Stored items
++++++

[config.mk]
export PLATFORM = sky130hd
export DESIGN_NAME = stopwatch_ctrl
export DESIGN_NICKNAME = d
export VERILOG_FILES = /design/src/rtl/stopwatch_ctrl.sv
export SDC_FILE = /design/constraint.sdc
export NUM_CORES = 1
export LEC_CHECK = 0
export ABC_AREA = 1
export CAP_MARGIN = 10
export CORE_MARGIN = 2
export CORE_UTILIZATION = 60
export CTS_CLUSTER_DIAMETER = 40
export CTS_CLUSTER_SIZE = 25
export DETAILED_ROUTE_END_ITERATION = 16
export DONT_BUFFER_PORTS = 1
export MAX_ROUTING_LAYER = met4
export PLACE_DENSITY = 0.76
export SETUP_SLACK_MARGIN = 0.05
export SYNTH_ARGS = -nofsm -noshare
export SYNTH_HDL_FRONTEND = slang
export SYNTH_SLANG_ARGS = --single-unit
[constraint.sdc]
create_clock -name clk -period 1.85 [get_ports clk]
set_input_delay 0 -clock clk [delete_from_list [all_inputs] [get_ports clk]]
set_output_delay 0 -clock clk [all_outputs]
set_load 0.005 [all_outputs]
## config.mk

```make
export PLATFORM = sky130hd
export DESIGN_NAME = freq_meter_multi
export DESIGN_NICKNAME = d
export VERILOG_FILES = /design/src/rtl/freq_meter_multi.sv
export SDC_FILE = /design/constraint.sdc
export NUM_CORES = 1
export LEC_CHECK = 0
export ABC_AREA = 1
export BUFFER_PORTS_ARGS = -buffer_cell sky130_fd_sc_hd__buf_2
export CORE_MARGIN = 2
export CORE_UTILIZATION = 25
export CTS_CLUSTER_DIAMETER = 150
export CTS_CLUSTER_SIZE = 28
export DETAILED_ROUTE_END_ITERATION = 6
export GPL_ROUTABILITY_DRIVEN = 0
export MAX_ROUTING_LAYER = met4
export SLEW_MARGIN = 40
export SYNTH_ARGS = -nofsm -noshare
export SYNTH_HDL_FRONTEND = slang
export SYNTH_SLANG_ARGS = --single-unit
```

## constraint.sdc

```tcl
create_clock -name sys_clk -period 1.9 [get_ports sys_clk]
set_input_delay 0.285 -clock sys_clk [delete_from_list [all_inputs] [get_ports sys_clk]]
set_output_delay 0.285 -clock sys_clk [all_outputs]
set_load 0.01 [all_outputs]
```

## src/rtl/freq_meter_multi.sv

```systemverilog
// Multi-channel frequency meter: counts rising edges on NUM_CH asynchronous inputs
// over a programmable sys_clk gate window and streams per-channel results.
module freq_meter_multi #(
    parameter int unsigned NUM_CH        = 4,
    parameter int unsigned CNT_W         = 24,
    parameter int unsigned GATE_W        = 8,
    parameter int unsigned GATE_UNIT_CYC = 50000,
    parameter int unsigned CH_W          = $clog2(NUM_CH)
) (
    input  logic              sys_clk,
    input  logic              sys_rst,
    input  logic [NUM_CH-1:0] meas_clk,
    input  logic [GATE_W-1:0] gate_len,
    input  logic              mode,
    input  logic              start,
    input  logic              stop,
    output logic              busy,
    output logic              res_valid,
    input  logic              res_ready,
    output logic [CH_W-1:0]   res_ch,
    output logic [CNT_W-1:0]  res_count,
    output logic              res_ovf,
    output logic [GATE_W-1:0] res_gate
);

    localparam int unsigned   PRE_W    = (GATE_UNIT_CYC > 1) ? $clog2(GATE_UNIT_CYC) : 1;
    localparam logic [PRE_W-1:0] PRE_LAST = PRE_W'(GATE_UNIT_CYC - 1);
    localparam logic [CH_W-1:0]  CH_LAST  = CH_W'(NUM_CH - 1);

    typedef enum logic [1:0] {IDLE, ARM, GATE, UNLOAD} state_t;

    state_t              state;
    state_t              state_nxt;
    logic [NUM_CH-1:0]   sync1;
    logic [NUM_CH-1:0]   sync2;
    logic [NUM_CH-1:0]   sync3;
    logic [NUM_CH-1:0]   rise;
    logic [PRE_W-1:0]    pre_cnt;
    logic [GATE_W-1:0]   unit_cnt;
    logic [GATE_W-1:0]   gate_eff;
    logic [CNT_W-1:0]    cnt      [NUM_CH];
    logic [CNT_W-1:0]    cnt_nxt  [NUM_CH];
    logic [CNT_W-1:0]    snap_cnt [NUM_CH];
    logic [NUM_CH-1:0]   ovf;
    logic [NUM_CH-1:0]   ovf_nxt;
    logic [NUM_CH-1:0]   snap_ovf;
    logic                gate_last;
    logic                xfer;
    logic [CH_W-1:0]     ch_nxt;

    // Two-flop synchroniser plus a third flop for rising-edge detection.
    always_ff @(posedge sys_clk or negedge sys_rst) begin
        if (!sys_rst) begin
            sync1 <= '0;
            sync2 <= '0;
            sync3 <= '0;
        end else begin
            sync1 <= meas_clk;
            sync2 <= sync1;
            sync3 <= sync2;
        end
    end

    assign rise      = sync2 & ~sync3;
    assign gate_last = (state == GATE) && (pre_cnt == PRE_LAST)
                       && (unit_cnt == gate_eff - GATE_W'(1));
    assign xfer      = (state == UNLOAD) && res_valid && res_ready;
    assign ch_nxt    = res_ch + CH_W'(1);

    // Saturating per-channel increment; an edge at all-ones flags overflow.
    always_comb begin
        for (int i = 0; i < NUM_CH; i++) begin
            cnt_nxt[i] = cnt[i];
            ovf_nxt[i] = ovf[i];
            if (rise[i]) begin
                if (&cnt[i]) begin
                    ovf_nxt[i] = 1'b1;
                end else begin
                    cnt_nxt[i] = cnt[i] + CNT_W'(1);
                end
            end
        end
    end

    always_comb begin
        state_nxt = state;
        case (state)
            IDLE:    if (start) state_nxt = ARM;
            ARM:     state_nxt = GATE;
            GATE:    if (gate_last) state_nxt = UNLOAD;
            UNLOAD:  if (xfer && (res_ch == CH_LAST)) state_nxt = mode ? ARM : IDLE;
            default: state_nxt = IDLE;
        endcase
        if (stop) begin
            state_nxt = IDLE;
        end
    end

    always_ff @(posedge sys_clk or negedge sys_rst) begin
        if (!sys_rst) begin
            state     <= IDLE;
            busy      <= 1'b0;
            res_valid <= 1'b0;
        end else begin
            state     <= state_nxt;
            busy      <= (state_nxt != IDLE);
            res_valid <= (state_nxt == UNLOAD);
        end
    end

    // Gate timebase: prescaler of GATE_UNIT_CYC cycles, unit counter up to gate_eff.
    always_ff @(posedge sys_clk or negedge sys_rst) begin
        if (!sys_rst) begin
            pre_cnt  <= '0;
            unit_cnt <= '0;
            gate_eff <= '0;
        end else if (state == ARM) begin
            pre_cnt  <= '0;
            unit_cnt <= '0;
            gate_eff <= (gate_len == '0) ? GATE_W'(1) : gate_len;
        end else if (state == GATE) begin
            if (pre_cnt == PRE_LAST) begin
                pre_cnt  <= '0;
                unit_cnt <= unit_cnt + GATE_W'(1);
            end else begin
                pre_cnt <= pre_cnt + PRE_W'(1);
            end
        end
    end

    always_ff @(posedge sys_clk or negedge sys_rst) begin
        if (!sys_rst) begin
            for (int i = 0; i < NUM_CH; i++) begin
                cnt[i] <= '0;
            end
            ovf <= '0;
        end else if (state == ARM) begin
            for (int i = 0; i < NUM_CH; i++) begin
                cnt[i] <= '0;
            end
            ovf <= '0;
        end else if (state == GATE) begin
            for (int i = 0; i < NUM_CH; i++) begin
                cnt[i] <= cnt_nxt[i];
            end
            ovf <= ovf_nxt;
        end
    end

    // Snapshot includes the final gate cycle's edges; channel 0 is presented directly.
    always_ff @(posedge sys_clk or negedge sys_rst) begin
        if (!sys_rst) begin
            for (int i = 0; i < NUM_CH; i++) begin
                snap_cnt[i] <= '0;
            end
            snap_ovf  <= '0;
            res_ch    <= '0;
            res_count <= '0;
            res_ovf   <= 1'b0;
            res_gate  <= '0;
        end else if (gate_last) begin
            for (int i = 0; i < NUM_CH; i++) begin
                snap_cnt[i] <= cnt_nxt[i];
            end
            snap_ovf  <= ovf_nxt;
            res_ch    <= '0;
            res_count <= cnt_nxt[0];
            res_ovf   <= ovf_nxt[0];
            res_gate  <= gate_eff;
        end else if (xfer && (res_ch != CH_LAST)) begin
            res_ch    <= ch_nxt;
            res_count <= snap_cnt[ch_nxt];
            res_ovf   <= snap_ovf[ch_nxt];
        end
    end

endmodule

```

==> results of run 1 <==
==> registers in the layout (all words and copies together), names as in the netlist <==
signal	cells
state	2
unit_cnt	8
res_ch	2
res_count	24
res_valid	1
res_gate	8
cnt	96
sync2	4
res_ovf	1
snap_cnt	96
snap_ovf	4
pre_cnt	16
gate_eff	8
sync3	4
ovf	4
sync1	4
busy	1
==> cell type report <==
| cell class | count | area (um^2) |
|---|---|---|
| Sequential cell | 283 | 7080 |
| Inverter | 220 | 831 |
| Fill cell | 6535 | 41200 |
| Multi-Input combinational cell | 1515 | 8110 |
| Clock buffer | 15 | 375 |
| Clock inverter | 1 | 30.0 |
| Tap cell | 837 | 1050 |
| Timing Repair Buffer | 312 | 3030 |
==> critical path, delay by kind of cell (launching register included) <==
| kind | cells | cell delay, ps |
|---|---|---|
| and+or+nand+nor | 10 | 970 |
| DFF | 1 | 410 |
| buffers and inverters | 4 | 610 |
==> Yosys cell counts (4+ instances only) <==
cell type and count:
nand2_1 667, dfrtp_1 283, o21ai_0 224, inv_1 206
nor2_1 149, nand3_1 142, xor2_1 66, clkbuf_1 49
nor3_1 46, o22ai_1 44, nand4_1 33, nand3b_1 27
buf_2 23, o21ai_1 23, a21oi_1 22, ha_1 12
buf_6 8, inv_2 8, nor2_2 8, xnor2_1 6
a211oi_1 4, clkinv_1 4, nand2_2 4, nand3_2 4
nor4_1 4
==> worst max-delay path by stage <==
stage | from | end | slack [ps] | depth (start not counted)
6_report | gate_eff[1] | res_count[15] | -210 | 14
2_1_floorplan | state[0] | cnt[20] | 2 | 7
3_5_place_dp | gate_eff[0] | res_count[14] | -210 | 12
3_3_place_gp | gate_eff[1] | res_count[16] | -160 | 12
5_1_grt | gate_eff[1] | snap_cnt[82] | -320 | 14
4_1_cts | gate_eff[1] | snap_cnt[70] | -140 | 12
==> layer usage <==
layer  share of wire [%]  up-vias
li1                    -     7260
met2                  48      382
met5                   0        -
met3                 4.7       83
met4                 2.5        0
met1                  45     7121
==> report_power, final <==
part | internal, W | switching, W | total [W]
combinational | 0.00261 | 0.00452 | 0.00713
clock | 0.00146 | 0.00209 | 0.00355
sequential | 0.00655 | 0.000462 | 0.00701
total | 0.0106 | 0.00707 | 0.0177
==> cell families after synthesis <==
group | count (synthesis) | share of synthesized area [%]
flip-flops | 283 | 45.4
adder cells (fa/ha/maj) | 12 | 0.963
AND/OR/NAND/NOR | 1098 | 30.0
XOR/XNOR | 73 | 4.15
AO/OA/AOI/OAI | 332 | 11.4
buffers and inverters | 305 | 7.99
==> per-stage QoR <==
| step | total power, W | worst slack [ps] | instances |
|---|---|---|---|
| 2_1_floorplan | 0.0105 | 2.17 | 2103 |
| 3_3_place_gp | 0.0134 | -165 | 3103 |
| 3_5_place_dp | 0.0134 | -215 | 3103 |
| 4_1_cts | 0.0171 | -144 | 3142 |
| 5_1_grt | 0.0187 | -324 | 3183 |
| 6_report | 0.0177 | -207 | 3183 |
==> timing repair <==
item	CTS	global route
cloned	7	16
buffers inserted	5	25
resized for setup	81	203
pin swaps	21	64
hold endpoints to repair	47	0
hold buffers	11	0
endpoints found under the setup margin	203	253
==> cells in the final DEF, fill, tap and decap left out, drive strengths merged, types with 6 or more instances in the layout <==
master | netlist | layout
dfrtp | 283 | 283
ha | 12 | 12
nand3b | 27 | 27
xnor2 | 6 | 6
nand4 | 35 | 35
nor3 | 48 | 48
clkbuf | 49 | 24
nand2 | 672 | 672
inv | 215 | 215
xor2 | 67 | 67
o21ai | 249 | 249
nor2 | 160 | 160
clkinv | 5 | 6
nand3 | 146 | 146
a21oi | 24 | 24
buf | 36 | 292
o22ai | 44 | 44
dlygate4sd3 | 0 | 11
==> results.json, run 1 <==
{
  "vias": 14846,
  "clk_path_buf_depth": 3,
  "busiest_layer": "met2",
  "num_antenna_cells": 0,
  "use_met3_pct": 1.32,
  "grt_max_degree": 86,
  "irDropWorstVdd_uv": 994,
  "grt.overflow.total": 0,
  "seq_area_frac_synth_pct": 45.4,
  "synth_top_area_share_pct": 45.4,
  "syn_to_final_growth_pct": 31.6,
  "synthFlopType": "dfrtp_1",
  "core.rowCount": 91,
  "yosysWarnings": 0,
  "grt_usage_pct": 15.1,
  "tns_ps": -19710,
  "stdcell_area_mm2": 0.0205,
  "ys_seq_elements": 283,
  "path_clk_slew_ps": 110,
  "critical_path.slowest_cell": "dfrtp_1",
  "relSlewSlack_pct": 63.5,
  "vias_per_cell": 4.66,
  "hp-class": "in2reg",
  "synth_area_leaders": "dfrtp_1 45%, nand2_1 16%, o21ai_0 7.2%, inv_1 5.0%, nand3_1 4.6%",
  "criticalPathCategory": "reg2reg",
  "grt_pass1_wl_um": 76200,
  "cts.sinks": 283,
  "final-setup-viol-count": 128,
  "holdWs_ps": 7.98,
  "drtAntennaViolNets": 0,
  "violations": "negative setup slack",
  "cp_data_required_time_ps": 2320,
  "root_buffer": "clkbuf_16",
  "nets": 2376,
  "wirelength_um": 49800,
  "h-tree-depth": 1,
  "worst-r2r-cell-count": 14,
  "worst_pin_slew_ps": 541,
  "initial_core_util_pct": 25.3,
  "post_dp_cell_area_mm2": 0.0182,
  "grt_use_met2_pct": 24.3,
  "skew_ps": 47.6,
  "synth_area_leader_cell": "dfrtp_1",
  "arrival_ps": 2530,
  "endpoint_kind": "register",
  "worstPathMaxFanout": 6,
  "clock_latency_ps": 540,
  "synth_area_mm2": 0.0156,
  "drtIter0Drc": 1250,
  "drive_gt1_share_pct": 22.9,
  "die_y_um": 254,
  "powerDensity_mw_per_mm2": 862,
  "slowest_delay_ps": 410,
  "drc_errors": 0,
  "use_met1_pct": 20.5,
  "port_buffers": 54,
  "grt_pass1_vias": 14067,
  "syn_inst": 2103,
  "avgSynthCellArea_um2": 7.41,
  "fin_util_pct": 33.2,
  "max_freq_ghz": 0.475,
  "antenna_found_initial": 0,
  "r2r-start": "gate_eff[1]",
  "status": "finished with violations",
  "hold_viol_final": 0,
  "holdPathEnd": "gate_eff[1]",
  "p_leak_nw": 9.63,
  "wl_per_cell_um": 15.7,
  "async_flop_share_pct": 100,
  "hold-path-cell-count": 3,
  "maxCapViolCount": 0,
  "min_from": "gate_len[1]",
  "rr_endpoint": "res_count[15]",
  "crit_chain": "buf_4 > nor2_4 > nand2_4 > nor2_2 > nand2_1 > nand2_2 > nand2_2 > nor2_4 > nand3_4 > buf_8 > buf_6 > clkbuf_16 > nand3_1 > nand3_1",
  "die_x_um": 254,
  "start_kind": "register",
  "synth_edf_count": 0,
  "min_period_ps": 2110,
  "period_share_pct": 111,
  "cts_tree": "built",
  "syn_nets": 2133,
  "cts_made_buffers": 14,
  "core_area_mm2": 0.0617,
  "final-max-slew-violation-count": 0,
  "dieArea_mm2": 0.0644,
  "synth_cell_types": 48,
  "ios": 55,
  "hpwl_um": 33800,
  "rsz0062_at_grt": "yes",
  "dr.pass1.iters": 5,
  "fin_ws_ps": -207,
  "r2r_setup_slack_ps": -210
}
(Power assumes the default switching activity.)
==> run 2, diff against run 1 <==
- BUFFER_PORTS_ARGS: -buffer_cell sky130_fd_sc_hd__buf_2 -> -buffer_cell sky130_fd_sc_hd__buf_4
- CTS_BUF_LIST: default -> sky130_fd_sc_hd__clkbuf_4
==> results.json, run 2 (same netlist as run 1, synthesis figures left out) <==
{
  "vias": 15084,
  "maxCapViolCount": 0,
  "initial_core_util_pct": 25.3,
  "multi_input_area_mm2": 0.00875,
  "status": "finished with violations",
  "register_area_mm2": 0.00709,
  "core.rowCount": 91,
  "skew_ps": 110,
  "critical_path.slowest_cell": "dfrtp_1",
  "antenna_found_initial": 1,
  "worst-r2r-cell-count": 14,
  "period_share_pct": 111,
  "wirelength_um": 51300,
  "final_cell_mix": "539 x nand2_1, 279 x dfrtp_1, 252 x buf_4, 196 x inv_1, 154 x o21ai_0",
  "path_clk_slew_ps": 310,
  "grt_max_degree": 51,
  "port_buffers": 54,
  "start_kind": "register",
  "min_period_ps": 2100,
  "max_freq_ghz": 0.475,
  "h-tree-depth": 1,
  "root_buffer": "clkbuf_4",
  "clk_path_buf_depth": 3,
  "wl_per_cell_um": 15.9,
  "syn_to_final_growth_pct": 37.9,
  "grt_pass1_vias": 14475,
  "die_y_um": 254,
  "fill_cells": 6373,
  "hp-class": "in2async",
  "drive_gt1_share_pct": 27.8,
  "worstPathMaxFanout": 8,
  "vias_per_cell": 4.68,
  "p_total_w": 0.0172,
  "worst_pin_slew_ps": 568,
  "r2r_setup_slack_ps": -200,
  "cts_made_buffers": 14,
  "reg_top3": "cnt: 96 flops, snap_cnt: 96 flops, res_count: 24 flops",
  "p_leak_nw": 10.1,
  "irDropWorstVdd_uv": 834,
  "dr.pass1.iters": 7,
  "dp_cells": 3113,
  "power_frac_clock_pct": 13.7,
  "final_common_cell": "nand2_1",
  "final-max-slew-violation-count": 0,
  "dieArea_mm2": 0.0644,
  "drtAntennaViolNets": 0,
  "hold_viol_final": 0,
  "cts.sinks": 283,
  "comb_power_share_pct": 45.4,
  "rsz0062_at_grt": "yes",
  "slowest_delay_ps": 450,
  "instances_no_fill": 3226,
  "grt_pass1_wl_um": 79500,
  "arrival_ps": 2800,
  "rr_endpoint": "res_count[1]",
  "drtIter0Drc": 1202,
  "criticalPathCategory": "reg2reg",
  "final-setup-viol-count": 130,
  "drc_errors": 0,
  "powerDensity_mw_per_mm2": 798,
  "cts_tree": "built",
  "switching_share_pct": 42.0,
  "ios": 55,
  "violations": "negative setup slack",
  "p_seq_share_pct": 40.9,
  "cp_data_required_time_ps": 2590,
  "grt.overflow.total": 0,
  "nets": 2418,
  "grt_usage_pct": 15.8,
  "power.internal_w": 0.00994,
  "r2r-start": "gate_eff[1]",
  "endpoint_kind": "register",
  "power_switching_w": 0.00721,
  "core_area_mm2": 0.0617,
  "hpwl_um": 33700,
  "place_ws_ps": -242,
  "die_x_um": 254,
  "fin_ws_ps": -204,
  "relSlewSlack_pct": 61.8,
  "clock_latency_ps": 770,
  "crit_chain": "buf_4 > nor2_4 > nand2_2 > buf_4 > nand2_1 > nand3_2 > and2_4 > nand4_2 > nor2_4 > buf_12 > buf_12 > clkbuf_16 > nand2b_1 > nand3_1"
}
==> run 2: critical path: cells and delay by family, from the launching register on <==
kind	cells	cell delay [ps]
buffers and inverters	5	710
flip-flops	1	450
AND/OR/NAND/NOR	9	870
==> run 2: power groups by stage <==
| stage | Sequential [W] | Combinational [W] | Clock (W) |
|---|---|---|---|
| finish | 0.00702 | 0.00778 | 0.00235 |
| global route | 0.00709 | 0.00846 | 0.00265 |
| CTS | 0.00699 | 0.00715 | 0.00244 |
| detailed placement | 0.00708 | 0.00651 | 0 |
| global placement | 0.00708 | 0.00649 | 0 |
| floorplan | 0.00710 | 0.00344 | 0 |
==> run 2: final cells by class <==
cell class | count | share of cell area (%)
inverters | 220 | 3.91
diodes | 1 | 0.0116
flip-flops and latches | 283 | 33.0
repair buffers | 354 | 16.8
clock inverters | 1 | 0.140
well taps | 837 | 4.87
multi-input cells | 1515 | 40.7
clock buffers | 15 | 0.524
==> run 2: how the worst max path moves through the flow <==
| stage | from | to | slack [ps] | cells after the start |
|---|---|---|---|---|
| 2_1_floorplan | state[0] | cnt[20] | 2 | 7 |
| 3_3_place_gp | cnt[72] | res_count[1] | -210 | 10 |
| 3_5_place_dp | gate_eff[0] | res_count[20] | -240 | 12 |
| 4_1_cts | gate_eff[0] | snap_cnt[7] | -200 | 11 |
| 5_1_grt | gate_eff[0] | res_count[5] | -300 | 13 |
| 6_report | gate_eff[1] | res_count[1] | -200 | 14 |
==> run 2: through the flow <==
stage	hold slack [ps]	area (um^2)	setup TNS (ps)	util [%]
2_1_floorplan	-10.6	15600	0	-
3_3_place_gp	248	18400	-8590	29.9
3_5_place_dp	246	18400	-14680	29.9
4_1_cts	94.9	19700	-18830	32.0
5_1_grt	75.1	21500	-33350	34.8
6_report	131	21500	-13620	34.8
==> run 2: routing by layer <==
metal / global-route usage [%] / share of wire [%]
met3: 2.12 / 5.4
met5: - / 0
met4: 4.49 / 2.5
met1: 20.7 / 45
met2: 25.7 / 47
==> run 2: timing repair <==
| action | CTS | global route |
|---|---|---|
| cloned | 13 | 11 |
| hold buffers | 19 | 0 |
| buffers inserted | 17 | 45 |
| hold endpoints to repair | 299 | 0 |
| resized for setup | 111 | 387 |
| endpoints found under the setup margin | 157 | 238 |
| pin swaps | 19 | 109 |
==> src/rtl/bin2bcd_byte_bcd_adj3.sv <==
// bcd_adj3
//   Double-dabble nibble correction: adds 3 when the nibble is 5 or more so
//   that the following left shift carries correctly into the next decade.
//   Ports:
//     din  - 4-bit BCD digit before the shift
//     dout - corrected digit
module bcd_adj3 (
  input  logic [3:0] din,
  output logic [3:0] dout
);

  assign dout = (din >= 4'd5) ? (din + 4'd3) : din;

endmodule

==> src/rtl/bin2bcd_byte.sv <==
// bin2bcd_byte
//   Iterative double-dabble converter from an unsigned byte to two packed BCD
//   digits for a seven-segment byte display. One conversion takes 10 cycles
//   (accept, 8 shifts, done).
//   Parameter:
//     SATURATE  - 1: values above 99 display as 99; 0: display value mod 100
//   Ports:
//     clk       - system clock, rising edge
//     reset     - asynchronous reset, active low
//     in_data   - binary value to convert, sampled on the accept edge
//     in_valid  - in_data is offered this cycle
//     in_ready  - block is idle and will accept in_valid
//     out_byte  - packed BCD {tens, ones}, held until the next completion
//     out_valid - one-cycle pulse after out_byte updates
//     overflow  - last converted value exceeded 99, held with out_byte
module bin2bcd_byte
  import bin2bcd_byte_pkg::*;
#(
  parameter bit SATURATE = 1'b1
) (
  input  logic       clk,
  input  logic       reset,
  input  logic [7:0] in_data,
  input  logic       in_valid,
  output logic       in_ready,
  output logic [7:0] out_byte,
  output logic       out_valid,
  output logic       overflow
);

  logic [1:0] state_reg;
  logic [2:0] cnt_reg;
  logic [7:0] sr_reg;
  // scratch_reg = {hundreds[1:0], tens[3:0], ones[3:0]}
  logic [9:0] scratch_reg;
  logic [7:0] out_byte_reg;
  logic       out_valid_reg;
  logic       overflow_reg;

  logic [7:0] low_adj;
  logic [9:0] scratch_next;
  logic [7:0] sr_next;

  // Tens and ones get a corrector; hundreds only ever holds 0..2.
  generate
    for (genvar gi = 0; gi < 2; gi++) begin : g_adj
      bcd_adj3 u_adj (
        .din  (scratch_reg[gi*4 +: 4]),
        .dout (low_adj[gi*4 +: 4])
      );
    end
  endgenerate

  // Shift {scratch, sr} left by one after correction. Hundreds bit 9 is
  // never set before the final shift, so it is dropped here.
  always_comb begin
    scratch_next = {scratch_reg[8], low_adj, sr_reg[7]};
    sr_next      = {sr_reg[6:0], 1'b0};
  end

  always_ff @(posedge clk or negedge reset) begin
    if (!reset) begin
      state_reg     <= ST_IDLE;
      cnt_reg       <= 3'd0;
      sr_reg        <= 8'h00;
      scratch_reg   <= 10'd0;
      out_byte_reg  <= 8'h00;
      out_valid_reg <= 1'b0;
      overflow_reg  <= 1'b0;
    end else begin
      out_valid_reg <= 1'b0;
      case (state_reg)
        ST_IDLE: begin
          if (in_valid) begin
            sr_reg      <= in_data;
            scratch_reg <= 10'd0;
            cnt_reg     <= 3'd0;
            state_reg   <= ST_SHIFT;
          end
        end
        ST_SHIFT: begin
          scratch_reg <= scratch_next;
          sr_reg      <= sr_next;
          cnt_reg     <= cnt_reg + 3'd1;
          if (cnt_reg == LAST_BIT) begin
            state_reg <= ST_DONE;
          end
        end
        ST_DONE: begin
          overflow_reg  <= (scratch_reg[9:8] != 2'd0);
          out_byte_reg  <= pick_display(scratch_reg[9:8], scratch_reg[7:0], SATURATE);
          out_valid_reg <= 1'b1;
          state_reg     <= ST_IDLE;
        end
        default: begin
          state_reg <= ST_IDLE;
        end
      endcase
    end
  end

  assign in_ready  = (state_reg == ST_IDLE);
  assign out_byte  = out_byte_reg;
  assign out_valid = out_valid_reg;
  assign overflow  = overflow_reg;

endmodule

++++++

Activity
Please write out exactly the lines from the start of the data through the line that contains "export CAP_MARGIN = 10", both ends included, and nothing else.

Output of the exercise
[config.mk]
export PLATFORM = sky130hd
export DESIGN_NAME = stopwatch_ctrl
export DESIGN_NICKNAME = d
export VERILOG_FILES = /design/src/rtl/stopwatch_ctrl.sv
export SDC_FILE = /design/constraint.sdc
export NUM_CORES = 1
export LEC_CHECK = 0
export ABC_AREA = 1
export CAP_MARGIN = 10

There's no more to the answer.